═════ Data shown ═════
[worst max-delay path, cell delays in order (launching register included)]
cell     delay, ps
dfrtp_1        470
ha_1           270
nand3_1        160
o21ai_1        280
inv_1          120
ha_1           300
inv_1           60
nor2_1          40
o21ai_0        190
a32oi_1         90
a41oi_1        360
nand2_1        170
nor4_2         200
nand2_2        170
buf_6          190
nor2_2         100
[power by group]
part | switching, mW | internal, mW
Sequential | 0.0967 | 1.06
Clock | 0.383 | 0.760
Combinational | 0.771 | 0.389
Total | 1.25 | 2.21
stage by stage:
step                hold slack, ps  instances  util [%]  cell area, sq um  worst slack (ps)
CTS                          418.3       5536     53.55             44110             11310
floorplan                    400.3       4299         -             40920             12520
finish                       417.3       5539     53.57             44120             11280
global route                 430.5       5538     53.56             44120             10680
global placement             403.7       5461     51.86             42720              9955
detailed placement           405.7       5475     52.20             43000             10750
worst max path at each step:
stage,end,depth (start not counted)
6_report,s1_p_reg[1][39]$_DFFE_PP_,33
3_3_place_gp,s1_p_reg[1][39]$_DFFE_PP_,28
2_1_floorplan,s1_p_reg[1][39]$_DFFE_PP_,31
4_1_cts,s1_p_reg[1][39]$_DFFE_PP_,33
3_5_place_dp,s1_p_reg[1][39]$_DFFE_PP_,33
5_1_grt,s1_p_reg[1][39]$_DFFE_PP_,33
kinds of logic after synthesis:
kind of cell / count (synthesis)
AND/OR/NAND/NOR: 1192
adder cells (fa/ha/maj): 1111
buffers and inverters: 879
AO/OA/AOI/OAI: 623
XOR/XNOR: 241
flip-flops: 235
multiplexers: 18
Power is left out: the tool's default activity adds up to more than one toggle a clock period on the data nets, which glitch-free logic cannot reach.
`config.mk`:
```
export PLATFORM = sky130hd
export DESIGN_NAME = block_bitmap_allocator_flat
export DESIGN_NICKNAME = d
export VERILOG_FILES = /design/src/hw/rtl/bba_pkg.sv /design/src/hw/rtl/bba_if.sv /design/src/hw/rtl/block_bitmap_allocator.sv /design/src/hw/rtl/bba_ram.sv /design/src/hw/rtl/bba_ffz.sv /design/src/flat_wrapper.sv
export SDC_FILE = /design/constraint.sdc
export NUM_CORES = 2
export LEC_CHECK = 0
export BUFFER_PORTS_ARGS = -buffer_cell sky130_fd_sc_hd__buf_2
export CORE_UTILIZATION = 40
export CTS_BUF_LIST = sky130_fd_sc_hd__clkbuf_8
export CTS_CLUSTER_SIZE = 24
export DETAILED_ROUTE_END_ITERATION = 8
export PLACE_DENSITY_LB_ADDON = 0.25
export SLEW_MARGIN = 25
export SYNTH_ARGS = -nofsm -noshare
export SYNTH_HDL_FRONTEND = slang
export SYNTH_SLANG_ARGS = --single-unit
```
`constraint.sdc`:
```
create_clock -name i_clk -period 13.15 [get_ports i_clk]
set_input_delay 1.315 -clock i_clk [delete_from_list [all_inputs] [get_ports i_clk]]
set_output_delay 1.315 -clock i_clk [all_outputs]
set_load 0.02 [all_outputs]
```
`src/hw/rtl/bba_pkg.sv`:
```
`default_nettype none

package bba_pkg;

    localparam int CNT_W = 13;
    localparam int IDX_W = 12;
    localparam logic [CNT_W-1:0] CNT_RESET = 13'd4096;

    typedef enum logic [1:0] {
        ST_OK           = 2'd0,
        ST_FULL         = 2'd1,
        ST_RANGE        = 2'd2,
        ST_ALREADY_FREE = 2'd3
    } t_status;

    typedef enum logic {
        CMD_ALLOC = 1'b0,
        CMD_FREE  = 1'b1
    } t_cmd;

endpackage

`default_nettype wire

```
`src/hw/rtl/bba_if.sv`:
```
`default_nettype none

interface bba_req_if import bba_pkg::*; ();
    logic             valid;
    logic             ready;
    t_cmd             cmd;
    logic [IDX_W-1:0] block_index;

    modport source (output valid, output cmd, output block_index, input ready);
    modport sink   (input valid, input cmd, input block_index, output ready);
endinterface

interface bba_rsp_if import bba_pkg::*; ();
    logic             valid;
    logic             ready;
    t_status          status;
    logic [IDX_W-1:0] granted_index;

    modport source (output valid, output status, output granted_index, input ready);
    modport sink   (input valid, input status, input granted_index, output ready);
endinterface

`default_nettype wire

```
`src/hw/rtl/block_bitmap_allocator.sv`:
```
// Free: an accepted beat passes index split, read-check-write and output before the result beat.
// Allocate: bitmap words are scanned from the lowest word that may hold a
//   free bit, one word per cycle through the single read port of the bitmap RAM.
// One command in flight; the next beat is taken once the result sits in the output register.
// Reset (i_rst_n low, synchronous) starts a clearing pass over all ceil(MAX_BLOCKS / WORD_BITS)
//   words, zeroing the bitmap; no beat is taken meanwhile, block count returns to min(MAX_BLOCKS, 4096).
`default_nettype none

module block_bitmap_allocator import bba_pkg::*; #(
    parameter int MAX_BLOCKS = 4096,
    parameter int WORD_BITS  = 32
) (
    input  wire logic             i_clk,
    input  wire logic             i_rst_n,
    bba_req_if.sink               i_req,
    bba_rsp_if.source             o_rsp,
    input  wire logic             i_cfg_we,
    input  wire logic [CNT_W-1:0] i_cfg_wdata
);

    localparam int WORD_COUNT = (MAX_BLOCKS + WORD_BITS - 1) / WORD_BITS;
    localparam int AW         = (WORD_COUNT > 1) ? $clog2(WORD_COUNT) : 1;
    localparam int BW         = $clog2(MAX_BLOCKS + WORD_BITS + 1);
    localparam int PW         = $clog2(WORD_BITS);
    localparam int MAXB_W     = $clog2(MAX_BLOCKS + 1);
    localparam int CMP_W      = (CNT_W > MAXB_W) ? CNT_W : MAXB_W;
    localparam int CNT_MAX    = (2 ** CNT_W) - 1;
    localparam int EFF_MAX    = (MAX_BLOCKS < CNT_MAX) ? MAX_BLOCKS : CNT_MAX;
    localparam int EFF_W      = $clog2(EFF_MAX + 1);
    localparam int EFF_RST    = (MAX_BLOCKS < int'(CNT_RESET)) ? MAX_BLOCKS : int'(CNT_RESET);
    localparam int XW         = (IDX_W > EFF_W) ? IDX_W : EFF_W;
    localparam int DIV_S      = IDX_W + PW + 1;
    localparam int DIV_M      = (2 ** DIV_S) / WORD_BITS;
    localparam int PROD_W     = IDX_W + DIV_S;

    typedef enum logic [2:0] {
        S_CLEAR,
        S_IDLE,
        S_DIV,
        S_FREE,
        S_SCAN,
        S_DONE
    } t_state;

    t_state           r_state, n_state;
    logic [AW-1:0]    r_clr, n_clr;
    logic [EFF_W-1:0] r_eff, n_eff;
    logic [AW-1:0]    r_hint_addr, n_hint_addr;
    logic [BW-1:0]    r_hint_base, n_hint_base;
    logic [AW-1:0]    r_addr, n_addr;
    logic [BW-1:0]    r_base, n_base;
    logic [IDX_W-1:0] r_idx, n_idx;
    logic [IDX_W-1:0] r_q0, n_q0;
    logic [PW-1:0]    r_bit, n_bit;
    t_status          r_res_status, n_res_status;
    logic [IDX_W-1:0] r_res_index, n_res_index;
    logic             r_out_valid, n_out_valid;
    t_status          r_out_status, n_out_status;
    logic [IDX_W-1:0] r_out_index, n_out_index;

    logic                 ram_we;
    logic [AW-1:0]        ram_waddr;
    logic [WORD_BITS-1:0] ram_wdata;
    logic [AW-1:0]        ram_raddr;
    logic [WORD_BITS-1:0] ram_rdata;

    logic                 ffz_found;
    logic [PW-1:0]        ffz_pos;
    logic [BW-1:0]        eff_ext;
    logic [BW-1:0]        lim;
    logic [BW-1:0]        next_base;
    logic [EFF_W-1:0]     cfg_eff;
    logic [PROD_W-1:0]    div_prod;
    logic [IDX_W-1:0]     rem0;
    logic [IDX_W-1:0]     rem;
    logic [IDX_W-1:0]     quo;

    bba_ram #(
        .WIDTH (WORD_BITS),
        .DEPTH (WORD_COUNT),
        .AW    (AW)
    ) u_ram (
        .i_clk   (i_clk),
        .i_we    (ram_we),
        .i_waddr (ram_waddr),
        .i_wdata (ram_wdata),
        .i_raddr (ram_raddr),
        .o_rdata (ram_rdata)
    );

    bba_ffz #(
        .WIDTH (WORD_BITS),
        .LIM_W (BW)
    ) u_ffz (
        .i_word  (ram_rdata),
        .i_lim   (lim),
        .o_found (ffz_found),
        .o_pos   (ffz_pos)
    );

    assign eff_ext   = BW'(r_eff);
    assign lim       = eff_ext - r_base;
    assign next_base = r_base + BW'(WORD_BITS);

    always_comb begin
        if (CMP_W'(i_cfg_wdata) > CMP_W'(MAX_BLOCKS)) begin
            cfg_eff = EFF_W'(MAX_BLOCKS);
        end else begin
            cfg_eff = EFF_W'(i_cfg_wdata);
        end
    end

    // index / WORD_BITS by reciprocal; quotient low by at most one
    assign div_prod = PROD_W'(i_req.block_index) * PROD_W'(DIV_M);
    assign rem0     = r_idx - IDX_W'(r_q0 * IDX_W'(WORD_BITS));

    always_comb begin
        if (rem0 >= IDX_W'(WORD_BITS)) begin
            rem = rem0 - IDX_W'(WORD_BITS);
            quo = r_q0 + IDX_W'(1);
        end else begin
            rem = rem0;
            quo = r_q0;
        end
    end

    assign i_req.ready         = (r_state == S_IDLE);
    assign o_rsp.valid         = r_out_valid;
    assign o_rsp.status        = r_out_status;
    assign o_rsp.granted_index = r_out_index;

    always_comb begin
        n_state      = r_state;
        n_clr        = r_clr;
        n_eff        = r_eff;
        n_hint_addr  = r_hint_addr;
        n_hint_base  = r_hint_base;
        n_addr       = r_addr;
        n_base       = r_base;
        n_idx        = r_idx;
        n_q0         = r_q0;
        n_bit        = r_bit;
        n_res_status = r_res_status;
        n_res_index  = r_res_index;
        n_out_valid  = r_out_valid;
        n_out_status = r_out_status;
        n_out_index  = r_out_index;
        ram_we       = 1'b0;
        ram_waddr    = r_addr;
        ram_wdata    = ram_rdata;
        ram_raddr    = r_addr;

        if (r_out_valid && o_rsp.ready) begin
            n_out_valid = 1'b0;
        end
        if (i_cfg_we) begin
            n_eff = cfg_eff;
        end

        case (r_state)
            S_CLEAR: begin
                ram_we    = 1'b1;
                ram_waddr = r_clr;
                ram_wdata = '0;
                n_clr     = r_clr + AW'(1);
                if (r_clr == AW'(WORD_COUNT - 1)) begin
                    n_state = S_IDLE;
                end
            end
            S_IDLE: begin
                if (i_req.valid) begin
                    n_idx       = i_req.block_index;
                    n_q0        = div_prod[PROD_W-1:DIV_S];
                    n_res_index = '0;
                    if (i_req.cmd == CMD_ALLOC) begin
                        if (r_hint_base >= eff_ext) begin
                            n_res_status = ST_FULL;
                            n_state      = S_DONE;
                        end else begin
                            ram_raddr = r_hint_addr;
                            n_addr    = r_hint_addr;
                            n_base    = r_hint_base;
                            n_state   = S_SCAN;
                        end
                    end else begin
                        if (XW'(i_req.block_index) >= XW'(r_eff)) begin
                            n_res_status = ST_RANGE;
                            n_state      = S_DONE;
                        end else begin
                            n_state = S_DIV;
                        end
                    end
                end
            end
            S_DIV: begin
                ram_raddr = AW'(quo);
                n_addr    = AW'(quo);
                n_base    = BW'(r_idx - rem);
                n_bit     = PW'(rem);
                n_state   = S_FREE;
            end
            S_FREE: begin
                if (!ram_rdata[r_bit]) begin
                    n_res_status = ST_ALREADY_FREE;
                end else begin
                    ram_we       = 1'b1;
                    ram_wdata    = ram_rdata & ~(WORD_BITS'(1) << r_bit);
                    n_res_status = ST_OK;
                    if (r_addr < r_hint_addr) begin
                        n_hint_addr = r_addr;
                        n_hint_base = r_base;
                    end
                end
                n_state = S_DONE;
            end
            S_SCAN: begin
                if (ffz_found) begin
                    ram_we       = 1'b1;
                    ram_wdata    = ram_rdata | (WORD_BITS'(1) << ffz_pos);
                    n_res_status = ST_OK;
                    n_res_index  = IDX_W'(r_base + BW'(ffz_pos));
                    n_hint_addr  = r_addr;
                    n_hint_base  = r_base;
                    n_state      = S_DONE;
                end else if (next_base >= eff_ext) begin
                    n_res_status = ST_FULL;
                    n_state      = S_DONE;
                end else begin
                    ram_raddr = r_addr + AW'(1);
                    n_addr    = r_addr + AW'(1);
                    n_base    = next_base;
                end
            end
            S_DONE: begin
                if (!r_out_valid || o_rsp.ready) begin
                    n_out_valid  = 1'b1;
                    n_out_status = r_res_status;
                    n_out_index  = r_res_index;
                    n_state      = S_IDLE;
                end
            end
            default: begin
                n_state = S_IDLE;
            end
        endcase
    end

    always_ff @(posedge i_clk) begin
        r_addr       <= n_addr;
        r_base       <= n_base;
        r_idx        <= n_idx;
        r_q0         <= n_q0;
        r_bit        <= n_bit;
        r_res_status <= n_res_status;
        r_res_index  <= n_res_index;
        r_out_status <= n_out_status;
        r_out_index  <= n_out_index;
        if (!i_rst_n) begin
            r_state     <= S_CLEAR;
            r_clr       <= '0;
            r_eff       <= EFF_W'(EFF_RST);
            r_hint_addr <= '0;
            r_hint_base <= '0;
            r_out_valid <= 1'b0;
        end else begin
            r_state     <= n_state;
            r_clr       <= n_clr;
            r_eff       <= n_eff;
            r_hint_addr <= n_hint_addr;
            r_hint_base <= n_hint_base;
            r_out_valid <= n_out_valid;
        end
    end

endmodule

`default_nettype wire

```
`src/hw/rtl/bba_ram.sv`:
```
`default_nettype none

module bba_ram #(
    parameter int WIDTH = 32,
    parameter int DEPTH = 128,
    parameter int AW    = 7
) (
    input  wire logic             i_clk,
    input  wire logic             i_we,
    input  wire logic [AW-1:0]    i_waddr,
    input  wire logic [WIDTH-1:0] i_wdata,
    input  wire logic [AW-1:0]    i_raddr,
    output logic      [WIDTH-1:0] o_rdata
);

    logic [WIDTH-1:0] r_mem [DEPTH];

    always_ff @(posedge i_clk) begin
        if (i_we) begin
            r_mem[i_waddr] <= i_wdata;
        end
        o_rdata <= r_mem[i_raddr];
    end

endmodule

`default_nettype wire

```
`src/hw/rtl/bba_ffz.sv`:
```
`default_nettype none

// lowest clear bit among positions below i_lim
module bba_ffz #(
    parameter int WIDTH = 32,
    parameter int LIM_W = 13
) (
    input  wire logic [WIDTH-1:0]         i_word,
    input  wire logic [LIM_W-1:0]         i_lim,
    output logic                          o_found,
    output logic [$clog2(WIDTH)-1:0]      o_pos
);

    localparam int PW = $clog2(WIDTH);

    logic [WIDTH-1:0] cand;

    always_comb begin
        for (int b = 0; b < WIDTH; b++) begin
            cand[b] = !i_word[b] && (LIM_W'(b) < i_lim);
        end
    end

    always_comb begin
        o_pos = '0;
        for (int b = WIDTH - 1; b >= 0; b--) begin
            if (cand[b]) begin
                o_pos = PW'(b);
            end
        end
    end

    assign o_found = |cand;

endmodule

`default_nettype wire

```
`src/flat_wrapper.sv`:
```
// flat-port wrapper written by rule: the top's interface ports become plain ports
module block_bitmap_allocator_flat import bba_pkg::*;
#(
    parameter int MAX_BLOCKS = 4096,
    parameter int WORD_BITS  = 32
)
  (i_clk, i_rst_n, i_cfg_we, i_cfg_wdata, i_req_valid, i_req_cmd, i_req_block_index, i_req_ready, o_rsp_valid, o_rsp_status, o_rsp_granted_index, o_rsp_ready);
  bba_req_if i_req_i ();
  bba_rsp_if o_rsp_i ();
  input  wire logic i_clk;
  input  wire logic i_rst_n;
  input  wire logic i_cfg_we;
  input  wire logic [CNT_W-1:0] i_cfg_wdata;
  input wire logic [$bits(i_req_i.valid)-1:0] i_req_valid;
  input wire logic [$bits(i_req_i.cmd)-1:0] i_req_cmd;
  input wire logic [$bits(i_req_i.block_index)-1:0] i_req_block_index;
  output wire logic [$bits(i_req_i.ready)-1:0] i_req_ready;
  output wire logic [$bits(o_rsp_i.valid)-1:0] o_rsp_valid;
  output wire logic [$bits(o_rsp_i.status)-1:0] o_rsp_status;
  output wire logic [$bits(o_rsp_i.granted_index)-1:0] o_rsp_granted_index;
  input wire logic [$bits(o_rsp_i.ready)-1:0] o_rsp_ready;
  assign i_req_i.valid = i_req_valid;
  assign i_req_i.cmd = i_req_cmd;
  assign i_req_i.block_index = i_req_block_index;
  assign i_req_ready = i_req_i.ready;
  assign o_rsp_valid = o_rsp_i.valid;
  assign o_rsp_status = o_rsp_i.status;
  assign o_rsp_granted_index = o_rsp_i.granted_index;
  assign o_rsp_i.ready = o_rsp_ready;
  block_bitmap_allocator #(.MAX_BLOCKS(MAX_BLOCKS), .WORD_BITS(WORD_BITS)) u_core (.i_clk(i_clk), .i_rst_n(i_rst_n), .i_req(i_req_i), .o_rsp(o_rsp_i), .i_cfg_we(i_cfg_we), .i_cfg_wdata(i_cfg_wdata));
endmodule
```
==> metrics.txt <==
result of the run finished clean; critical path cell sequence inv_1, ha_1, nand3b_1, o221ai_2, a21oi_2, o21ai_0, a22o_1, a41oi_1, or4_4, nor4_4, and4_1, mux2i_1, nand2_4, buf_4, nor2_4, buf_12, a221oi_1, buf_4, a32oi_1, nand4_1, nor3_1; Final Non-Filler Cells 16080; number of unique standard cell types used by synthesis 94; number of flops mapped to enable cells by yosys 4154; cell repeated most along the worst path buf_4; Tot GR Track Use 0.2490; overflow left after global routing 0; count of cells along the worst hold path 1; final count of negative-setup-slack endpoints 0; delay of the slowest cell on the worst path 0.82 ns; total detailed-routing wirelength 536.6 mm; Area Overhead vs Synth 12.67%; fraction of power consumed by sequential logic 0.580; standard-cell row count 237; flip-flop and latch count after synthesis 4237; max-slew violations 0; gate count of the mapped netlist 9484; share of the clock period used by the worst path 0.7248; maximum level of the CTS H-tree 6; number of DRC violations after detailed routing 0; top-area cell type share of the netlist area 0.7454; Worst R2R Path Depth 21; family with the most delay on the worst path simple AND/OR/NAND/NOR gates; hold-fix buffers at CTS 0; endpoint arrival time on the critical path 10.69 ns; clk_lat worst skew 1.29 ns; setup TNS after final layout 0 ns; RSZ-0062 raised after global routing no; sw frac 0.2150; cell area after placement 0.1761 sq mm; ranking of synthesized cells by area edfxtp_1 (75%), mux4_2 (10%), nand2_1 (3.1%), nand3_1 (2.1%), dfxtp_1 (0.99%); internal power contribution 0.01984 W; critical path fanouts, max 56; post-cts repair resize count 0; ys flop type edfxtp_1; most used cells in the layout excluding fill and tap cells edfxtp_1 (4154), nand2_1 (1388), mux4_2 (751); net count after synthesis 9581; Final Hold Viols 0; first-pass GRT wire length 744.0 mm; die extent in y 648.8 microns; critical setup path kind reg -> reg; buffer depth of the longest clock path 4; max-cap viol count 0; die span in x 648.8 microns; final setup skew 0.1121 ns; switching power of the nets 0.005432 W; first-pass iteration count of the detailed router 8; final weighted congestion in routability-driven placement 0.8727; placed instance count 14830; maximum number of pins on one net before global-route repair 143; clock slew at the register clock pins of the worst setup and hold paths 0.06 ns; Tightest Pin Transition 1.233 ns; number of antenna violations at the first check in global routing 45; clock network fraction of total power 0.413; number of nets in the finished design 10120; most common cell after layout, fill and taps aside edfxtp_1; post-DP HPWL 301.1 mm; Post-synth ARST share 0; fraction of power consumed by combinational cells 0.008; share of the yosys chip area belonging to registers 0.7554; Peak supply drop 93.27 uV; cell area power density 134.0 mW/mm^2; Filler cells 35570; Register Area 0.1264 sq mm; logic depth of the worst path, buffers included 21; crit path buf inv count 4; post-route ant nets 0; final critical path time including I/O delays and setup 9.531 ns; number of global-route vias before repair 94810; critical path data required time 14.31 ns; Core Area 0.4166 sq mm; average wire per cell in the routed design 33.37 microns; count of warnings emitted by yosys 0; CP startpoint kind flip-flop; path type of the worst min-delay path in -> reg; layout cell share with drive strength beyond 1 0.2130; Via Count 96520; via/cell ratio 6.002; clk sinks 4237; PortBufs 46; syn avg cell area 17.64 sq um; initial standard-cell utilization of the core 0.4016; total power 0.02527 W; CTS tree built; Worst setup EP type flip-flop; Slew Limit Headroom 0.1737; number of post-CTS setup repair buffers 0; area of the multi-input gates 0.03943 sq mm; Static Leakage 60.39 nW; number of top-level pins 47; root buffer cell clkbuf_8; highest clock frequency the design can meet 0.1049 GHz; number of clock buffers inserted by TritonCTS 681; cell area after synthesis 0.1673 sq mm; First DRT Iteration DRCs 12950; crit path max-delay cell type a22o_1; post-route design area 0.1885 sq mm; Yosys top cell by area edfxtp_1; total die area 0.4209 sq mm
═════
● **Task directions**
The answer must be one number: how many lines in the records above contain "modport".

● **Solved problem**
4